Ebru, “AKP’nin tüm ülkeye yayılan baskılarının Boğaziçi’ndeki yansıması” diye yorumladığı soruşturmaların kendisi açısından “beklenmedik bir şey olmadığını” anlatıyor.
Hakkındaki soruşturmayı, kendisine atılan bir e-posta üzerinden öğrenen Ebru, ilgili evrakı da bölümün dekanlığından gidip alıyor. “Bu şekilde hakkında soruşturma açılan yüzlerce arkadaşımız var” diyor, gülümsüyor.
Savunma yapacaklar
Üniversite Disiplin Kurulunu’nun zoom üzerinden toplanıp kendilerinin savunmasını alacağını anlatan Ebru’ya göre, Naci İnci’nin rektör olarak atanması, tüm süreci etkileyebilir. “Kınama gerektiren bir suç olduğu belirtiliyor evrakta ama bu süreçten sonra Disiplin Kurulu nasıl bir ceza verir, bilmiyoruz” diyor.
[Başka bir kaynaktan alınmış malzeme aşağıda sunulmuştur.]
--- src/rtl/pll_drp_sequencer.sv ---
// Reset/DRP sequencer for one PLLE2_ADV: power-on lock, CLKOUT0/1 divide reconfiguration, re-lock.
// Optional PLL_DRP_READBACK_EN: re-read and compare each DRP write before re-locking.
//
// state        | meaning
// RST_HOLD     | pll_rst high for RST_CYCLES cycles
// WAIT_LOCK    | pll_rst low, waiting for synchronised lock (timeout -> retry / error)
// IDLE         | locked or failed, cfg_ready high
// RD1 / RD1_W  | issue / await ClkReg1 read
// WR1 / WR1_W  | issue / await ClkReg1 write
// RD2 / RD2_W  | issue / await ClkReg2 read
// WR2 / WR2_W  | issue / await ClkReg2 write
// VFY / VFY_W  | issue / await readback of the last write (PLL_DRP_READBACK_EN only)
module pll_drp_sequencer #(
   parameter int RST_CYCLES   = 16,
   parameter int LOCK_TIMEOUT = 65535,
   parameter int MAX_RETRY    = 3,
   parameter int DRDY_TIMEOUT = 255
) (
   input  logic        clk_in1,
   input  logic        reset_n,
   input  logic        cfg_valid,
   output logic        cfg_ready,
   input  logic        cfg_sel,
   input  logic [6:0]  cfg_divide,
   output logic        pll_rst,
   input  logic        pll_locked,
   output logic [6:0]  daddr,
   output logic [15:0] di,
   input  logic [15:0] do_in,
   output logic        den,
   output logic        dwe,
   input  logic        drdy,
   output logic        busy,
   output logic        locked,
   output logic        done,
   output logic        err,
   output logic [1:0]  err_code
);

   localparam int T_A  = (LOCK_TIMEOUT > DRDY_TIMEOUT) ? LOCK_TIMEOUT : DRDY_TIMEOUT;
   localparam int TMAX = (T_A > RST_CYCLES) ? T_A : RST_CYCLES;
   localparam int TW   = $clog2(TMAX + 1);
   localparam int RW   = (MAX_RETRY < 1) ? 1 : $clog2(MAX_RETRY + 1);

   localparam logic [TW-1:0] T_RST  = TW'(RST_CYCLES - 1);
   localparam logic [TW-1:0] T_LOCK = TW'(LOCK_TIMEOUT - 1);
   localparam logic [TW-1:0] T_DRDY = TW'(DRDY_TIMEOUT);
   localparam logic [RW-1:0] R_MAX  = RW'(MAX_RETRY);

   typedef enum logic [3:0] {
      ST_RST_HOLD, ST_WAIT_LOCK, ST_IDLE,
      ST_RD1, ST_RD1_W, ST_WR1, ST_WR1_W,
      ST_RD2, ST_RD2_W, ST_WR2, ST_WR2_W
`ifdef PLL_DRP_READBACK_EN
      , ST_VFY, ST_VFY_W
`endif
   } state_t;

   state_t          state_q;
   logic [TW-1:0]   timer_q;
   logic [RW-1:0]   retry_q;
   logic            sync1_q, sync2_q, lock_prev_q;
   logic            pll_rst_q, den_q, dwe_q, done_q, err_q;
   logic [6:0]      daddr_q;
   logic [15:0]     di_q, rd_q;
   logic [1:0]      err_code_q;
   logic            sel_q;
   logic [6:0]      div_q;
`ifdef PLL_DRP_READBACK_EN
   logic            second_q;
`endif

   logic [7:0]  div_full;
   logic [5:0]  hi6, lo6;
   logic [6:0]  addr1, addr2;
   logic [15:0] wr1_data, wr2_data;
   logic        lock_fall;
   logic        unused_rd;

   // Divide split into high/low counts modulo 64, so 64 encodes as 0.
   assign div_full  = (div_q == 7'd0) ? 8'd128 : {1'b0, div_q};
   assign hi6       = div_full[6:1];
   assign lo6       = div_full[5:0] - hi6;
   assign addr1     = sel_q ? 7'h0A : 7'h08;
   assign addr2     = sel_q ? 7'h0B : 7'h09;
   assign wr1_data  = {rd_q[15:12], hi6, lo6};
   assign wr2_data  = {rd_q[15:8], div_full[0], (div_full == 8'd1), rd_q[5:0]};
   assign lock_fall = lock_prev_q & ~sync2_q;
   assign unused_rd = ^rd_q[7:6];

   always_ff @(posedge clk_in1) begin
      if (!reset_n) begin
         state_q     <= ST_RST_HOLD;
         timer_q     <= T_RST;
         retry_q     <= '0;
         sync1_q     <= 1'b0;
         sync2_q     <= 1'b0;
         lock_prev_q <= 1'b0;
         pll_rst_q   <= 1'b1;
         den_q       <= 1'b0;
         dwe_q       <= 1'b0;
         done_q      <= 1'b0;
         err_q       <= 1'b0;
         daddr_q     <= '0;
         di_q        <= '0;
         rd_q        <= '0;
         err_code_q  <= 2'b00;
         sel_q       <= 1'b0;
         div_q       <= '0;
`ifdef PLL_DRP_READBACK_EN
         second_q    <= 1'b0;
`endif
      end else begin
         sync1_q     <= pll_locked;
         sync2_q     <= sync1_q;
         lock_prev_q <= sync2_q;
         den_q       <= 1'b0;
         dwe_q       <= 1'b0;
         done_q      <= 1'b0;
         err_q       <= 1'b0;
         case (state_q)
            ST_RST_HOLD: begin
               if (timer_q == '0) begin
                  pll_rst_q <= 1'b0;
                  timer_q   <= T_LOCK;
                  state_q   <= ST_WAIT_LOCK;
               end else begin
                  timer_q <= timer_q - TW'(1);
               end
            end
            ST_WAIT_LOCK: begin
               if (sync2_q) begin
                  done_q  <= 1'b1;
                  state_q <= ST_IDLE;
               end else if (timer_q == '0) begin
                  if (retry_q == R_MAX) begin
                     err_q      <= 1'b1;
                     err_code_q <= 2'b10;
                     state_q    <= ST_IDLE;
                  end else begin
                     retry_q   <= retry_q + RW'(1);
                     pll_rst_q <= 1'b1;
                     timer_q   <= T_RST;
                     state_q   <= ST_RST_HOLD;
                  end
               end else begin
                  timer_q <= timer_q - TW'(1);
               end
            end
            ST_IDLE: begin
               // A request wins over a simultaneous lock loss; both end in a reset pulse.
               if (cfg_valid) begin
                  sel_q      <= cfg_sel;
                  div_q      <= cfg_divide;
                  err_code_q <= 2'b00;
                  retry_q    <= '0;
                  pll_rst_q  <= 1'b1;
                  state_q    <= ST_RD1;
               end else if (lock_fall) begin
                  retry_q   <= '0;
                  pll_rst_q <= 1'b1;
                  timer_q   <= T_RST;
                  state_q   <= ST_RST_HOLD;
               end
            end
            ST_RD1, ST_RD2: begin
               den_q   <= 1'b1;
               daddr_q <= (state_q == ST_RD1) ? addr1 : addr2;
               timer_q <= T_DRDY;
               state_q <= (state_q == ST_RD1) ? ST_RD1_W : ST_RD2_W;
            end
            ST_WR1, ST_WR2: begin
               den_q   <= 1'b1;
               dwe_q   <= 1'b1;
               daddr_q <= (state_q == ST_WR1) ? addr1 : addr2;
               di_q    <= (state_q == ST_WR1) ? wr1_data : wr2_data;
               timer_q <= T_DRDY;
               state_q <= (state_q == ST_WR1) ? ST_WR1_W : ST_WR2_W;
            end
`ifdef PLL_DRP_READBACK_EN
            ST_VFY: begin
               den_q   <= 1'b1;
               timer_q <= T_DRDY;
               state_q <= ST_VFY_W;
            end
`endif
            default: begin
               if (drdy) begin
                  case (state_q)
                     ST_RD1_W: begin
                        rd_q    <= do_in;
                        state_q <= ST_WR1;
                     end
                     ST_RD2_W: begin
                        rd_q    <= do_in;
                        state_q <= ST_WR2;
                     end
`ifdef PLL_DRP_READBACK_EN
                     ST_WR1_W: begin
                        second_q <= 1'b0;
                        state_q  <= ST_VFY;
                     end
                     ST_WR2_W: begin
                        second_q <= 1'b1;
                        state_q  <= ST_VFY;
                     end
                     ST_VFY_W: begin
                        if (do_in != di_q) begin
                           err_q      <= 1'b1;
                           err_code_q <= 2'b11;
                           timer_q    <= T_RST;
                           state_q    <= ST_RST_HOLD;
                        end else if (second_q) begin
                           timer_q <= T_RST;
                           state_q <= ST_RST_HOLD;
                        end else begin
                           state_q <= ST_RD2;
                        end
                     end
`else
                     ST_WR1_W: state_q <= ST_RD2;
                     ST_WR2_W: begin
                        timer_q <= T_RST;
                        state_q <= ST_RST_HOLD;
                     end
`endif
                     default: begin
                        pll_rst_q <= 1'b1;
                        timer_q   <= T_RST;
                        state_q   <= ST_RST_HOLD;
                     end
                  endcase
               end else if (timer_q == '0) begin
                  // PLL is re-locked with whatever has already been written.
                  err_q      <= 1'b1;
                  err_code_q <= 2'b01;
                  pll_rst_q  <= 1'b1;
                  timer_q    <= T_RST;
                  state_q    <= ST_RST_HOLD;
               end else begin
                  timer_q <= timer_q - TW'(1);
               end
            end
         endcase
      end
   end

   assign cfg_ready = (state_q == ST_IDLE);
   assign busy      = (state_q != ST_IDLE);
   assign pll_rst   = pll_rst_q;
   assign locked    = sync2_q & ~pll_rst_q;
   assign daddr     = daddr_q;
   assign di        = di_q;
   assign den       = den_q;
   assign dwe       = dwe_q;
   assign done      = done_q;
   assign err       = err_q;
   assign err_code  = err_code_q;

endmodule

--- config.mk ---
export PLATFORM = sky130hd
export DESIGN_NAME = pll_drp_sequencer
export DESIGN_NICKNAME = d
export VERILOG_FILES = /design/src/rtl/pll_drp_sequencer.sv
export SDC_FILE = /design/constraint.sdc
export NUM_CORES = 1
export LEC_CHECK = 0
export CAP_MARGIN = 0
export CORE_AREA = 2 2 136 105
export DETAILED_ROUTE_END_ITERATION = 10
export DIE_AREA = 0 0 138 107
export GPL_ROUTABILITY_DRIVEN = 0
export PLACE_DENSITY = 0.53
export SYNTH_ARGS = -nofsm -noshare
export SYNTH_HDL_FRONTEND = slang
export SYNTH_SLANG_ARGS = --single-unit
--- constraint.sdc ---
create_clock -name clk_in1 -period 2.7 [get_ports clk_in1]
set_clock_uncertainty 0.05 [all_clocks]
set_input_delay 0.54 -clock clk_in1 [delete_from_list [all_inputs] [get_ports clk_in1]]
set_output_delay 0.54 -clock clk_in1 [all_outputs]
set_load 0.1 [all_outputs]
==> out/metrics.yaml <==
global_route:
  gr-total-overflow: 0
  gr-usage-all-layers_pct: 15.33
  grt_start_max_net_pins: 27
  grt_pass1_wl_um: 18330
  grt_pass1_vias: 3441
  antenna_found_initial: 0
sta:
  worst_pin_slew_ns: 0.8304
  final.hold.worst_slack_ns: 0.3924
  final.setup.tns_ns: 0
  post-route-period-util_pct: 96.55
  max_freq_mhz: 383.6
  relSlewSlack_pct: 44.44
  rsz0062_at_grt: "false"
  slew_viol_final: 0
  finalCriticalPeriod_ns: 2.607
  setup_viol: 0
  hold_viol_final: 0
place:
  dpl.hpwl_um: 8309
  io_buffers: 55
  placedInstanceArea_um2: 4891
clock_network:
  clkLatencyLatePin_ns: 0.33
  clockBufferDepth: 2
  cts-htree-levels: 3
  cts_buffers: 9
  postCtsHoldBufs: 0
  clkSlewWorstSetupHoldPaths_ns: 0.06
  clock-root-buffer: "clkbuf_16"
  cts.sinks: 73
  cts_tree: "built"
drt:
  viasPerCell: 5.025
  firstDrtPassIters: 4
  wl_per_cell_um: 15.05
  drcViolationCount: 0
  drt_iter0_drc: 340
  postRouteAntennaNets: 0
  routed_wl_um: 11230
  routed-via-count: 3749
outcome:
  status: "completed"
finish:
  antennaDiodeCount: 0
  syn2layout_area_growth_pct: 30.80
  final_area_um2: 5181
  multiInputGateArea_um2: 2317
  register_area_um2: 1461
  final_net_count: 607
  num-fill-cells: 1367
  drive_gt1_share_pct: 18.56
critical_path:
  slowest_delay_ns: 0.53
  path_max_fanout: 8
  path_cells: "inv_2, ha_1, or4b_4, or2_0, or4b_4, buf_12, a21oi_4, nor2_1, a311oi_2"
  cp.required_ns: 2.89
  end_kind: "flop"
  worstSetupPathType: "flop to flop"
  crit_top_cell: "or4b_4"
  crit_arrival_ns: 2.79
  startpoint_type: "flop"
  cp_slowest_cell: "or4b_4"
synth:
  synth.mux.area_fraction_pct: 5.054
  synth_top_family_by_area: "simple AND/OR/NAND/NOR gates"
  synth_top_area_cell: "dfxtp_1"
  synth_edf_count: 0
  synth_area_um2: 3961
  synth_seq_cells: 73
  synth_cell_types: 72
  synth.top_cell.area_share_pct: 36.89
  synthArstFlopShare_pct: 0
  ys_seq_area_share_pct: 36.89
  yosys.area_share.simple_pct: 23.53
  synth_compound_area_share_pct: 23.12
  synth_flop_cell: "dfxtp_1"
  synth-warning-count: 0
  synth_adder_area_share_pct: 4.043
  synth.area.top_cells: "dfxtp_1, nand2_1, a21oi_1, nor2_1, mux2i_1"
  syn_inst: 490
  synth.cells.most_frequent: "dfxtp_1, nand2_1, nor2_1, a21oi_1, clkbuf_1"
  synth_xor_area_share_pct: 1.769
  synth_most_common_cell: "dfxtp_1"
  syn_area_per_cell_um2: 8.084
floorplanning:
  rows: 37
  floorplan.io_pins: 62
  die_area_um2: 14770
  coreArea_um2: 13430
  initial_core_util_pct: 29.51
  die_x_um: 138
  fp.dieH_um: 107
pwr:
  irDropWorstVdd_v: 0.0004307
  leakagePower_nw: 2.125
  power.density_nw_per_um2: 664.2
  power_w: 0.003441
hold_path:
  min_path_type: "flop to flop"
job:
  cap_violations: 0
-- metrics by stage --
step                      setup WS [ns]  utilization, %  std cells
after floorplan                0.001789               -        493
after global placement           0.1076           36.43        730
after detailed placement        0.09458           36.43        730
after CTS                       0.08316           38.45        746
after global routing            0.02206           38.59        746
final                           0.09317           38.59        746
-- placed cells by master (no fill, tap or decap), drive strengths merged, types with 7 or more instances in the layout --
master         count
clkbuf            10
ha                12
o21ai             26
buf               72
a211oi             9
clkdlybuf4s50     26
nand2             59
inv               15
and2               9
mux2i             20
nand2b             8
nor2              56
nand3             10
dfxtp             73
nor3               7
a21oi             45
-- layout make-up --
class / count / share of cell area, %
Multi-Input combinational cell: 369 / 44.72
Sequential cell: 73 / 28.21
Inverter: 15 / 1.183
Clock buffer: 10 / 4.419
Tap cell: 175 / 4.226
Timing Repair Buffer: 98 / 16.42
Clock inverter: 6 / 0.8211
-- registers in the layout, indices dropped and copies added (netlist names) --
signal       cells
di              16
timer_q         16
rd_q            14
div_q            7
state_q          4
daddr            3
err_code         2
retry_q          2
den              1
done             1
dwe              1
err              1
lock_prev_q      1
pll_rst          1
sel_q            1
sync1_q          1
sync2_q          1
-- cells by family after synthesis --
family	count (synthesis)
multiplexers	20
XOR/XNOR	8
buffers and inverters	51
other	1
AO/OA/AOI/OAI	136
AND/OR/NAND/NOR	188
adder cells (fa/ha/maj)	13
flip-flops	73
-- layer usage --
layer	routed length [µm]	up-vias	GRT usage (%)
li1	-	1890	-
met2	4486	103	20.97
met5	0	-	0
met3	473	11	3.126
met4	118	0	4.373
met1	6148	1745	23.75
-- worst paths after layout --
| kind | start | to | slack, ns | cells past startpoint |
|---|---|---|---|---|
| max | timer_q[1] | state_q[0] | 0.09 | 9 |
| min | sync1_q | sync2_q | 0.39 | 1 |
| max reg2reg | timer_q[1] | state_q[0] | 0.09 | 9 |
| min reg2reg | sync1_q | sync2_q | 0.39 | 1 |
-- critical path, delay by kind of cell, from the launching register on --
kind                       cells  cell delay, ns
adders and majority gates      1            0.14
and+or+nand+nor                4            1.35
AOI/OAI and AO/OA              2            0.44
DFF                            1            0.32
buffers and inverters          2            0.23
-- report_power, final --
group,internal [W],leakage [nW],switching (W)
Combinational,0.000476,1.41,0.000676
Clock,0.000623,0.129,0.000471
Sequential,0.00113,0.589,0.0000629
Total,0.00223,2.13,0.00121
-- timing repair --
item / CTS / global route
gates resized for setup: 0 / 6
setup endpoints to repair: 0 / 7
buffers inserted: 0 / 1
hold endpoints to repair: 0 / 0
Note: power is estimated with default switching activity, not from simulation.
Ebru, akademik bir kariyer düşünmediği için soruşturmanın kendisi açısından ileride bir sıkıntı yaşatacağını düşünmüyor ama akademik kariyer düşünenler için bu soruşturmalar büyük sorun. “Ne bir hakaret ne bir tehdit var” diyor, "Kadınları savunduk, İstanbul Sözleşmesi'ni savunduk..." diye yineliyor.
Ailelerin de bu tür baskılara alıştığını söyleyen Ebru’ya göre, durum tam olarak şu:
“Gözaltılar, ev hapisleri, tutuklamalar sonrası aileler de duruma alıştı ancak kanıksamadı. Hatta aileler de mücadeleye katıldı.”
“CİTÖK kapatılırsa diye endişemiz var”
Ebru’ya göre, Naci İnci’nin rektör olarak atanması da öğrenciler açısından tedirgin edici. “Öğrenciler Boğaziçi Üniversitesi LGBTİ Kulübü ve CİTÖK’ün kalıcı olarak kapatılacağı endişesi içinde” diyor.
Ebru, kadın ve LGBTİ+ haklarını savunan bir üniversite öğrencisi.
Enerji dolu, dinamik, genç, varlığı bu ülke açısından umut verici. O, Türkiye için çok güzel işlere imza atabilecek bir kadın.
Şimdi, kadın haklarını savunduğu için "kadınlar öldürülmesin" dediği için cezalandırılabilir.
Ebru bunu hak edecek bir eylem yapmadı! Ebru bu kınamayı, cezayı hak etmiyor!
Tıpkı tüm kadın hakları savunucuları gibi…
TIKLAYIN - 10 soru, 10 yanıt: Boğaziçi'nde CİTÖK neden önemli?
TIKLAYIN - Boğaziçi Üniversitesi'nde görevler artık hep erkeklerin
(EMK)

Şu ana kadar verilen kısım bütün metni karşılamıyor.